I detenuti spesso trascorrono mesi se non anni nelle strutture detentive dei vari servizi di sicurezza siriani. Alcuni alla fine vengono portati di fronte a un tribunale militare, che li condanna nel giro di qualche minuto, per poi essere trasferiti nel carcere militare di Saydnaya, dove le condizioni sono particolarmente atroci. A Saydnaya, inizialmente, i prigionieri vengono tenuti per alcune settimane in celle sotterranee, dove d’inverno si gela, senza nulla per coprirsi. In seguito vengono portati nelle sezioni ai livelli superiori. Per non morire di fame, i detenuti cui viene negato il cibo si nutrono con bucce d’arancia e noccioli di olive. Non possono parlare né rivolgere lo sguardo alle guardie, che regolarmente li scherniscono e li umiliano solo per il gusto di farlo.

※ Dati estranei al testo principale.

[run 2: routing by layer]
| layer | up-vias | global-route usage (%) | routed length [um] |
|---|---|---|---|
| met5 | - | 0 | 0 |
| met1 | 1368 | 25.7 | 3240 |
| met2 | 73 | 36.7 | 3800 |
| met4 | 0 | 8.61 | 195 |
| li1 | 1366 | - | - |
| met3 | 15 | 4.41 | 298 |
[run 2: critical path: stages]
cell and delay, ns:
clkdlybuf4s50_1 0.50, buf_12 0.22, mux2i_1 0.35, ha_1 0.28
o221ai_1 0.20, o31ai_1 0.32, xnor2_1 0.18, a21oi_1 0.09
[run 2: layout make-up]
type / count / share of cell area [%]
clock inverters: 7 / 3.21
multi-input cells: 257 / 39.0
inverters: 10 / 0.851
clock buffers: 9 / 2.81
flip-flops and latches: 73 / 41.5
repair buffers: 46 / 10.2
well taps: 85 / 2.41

“[Nelle strutture dei servizi di sicurezza] ti torturano per farti ‘confessare’. A Saydnaya, l’obiettivo è la morte, una sorta di selezione naturale per liberarsi dei più deboli appena vengono trasferiti lì” – ha dichiarato Omar S., un ex detenuto.

Sempre Omar S. ha raccontato di una volta in cui una guardia ha obbligato due uomini a denudarsi e poi ha obbligato uno a stuprare l’altro, minacciandolo di morte se non l’avesse fatto.

Salam, un avvocato di Aleppo che a Saydnaya ha trascorso due anni, ha descritto l’odore della tortura:

“Quando mi hanno portato dentro la prigione, ho sentito l’odore della tortura: un odore specifico, un misto di umidità, sangue e sudore. Lo riconosci: è l’odore della tortura”.

Salam ha poi ricordato un caso in cui le guardie hanno ucciso un istruttore di arti marziali dopo aver scoperto che allenava i compagni di cella:

“Hanno picchiato a morte l’istruttore e altri cinque detenuti, poi hanno proseguito con gli altri 14. Nel giro di una settimana erano tutti morti. Vedevamo il sangue scorrere via dalla cella”.

Ma forse queste testimonianze scritte non sono ancora sufficienti. Vi invito a “visitare” SaydnayaGrazie all’unione tra memoria e tecnologia tridimensionale e alla collaborazione di un team di specialisti di Architettura forense, è possibile farsi un’idea del terrore quotidiano vissuto all’interno di quella prigione.

La maggior parte dei sopravvissuti alla tortura è stata annichilita, fisicamente e psicologicamente, dall’incubo attraverso cui è passata. Molti di loro sono fuggiti all’estero dopo il rilascio e fanno parte degli oltre 11 milioni di siriani costretti a lasciare le loro case.

Tra pochi giorni riprendono i negoziati di pace sulla Siria. Il tema della tortura deve far parte dell’agenda dei lavori.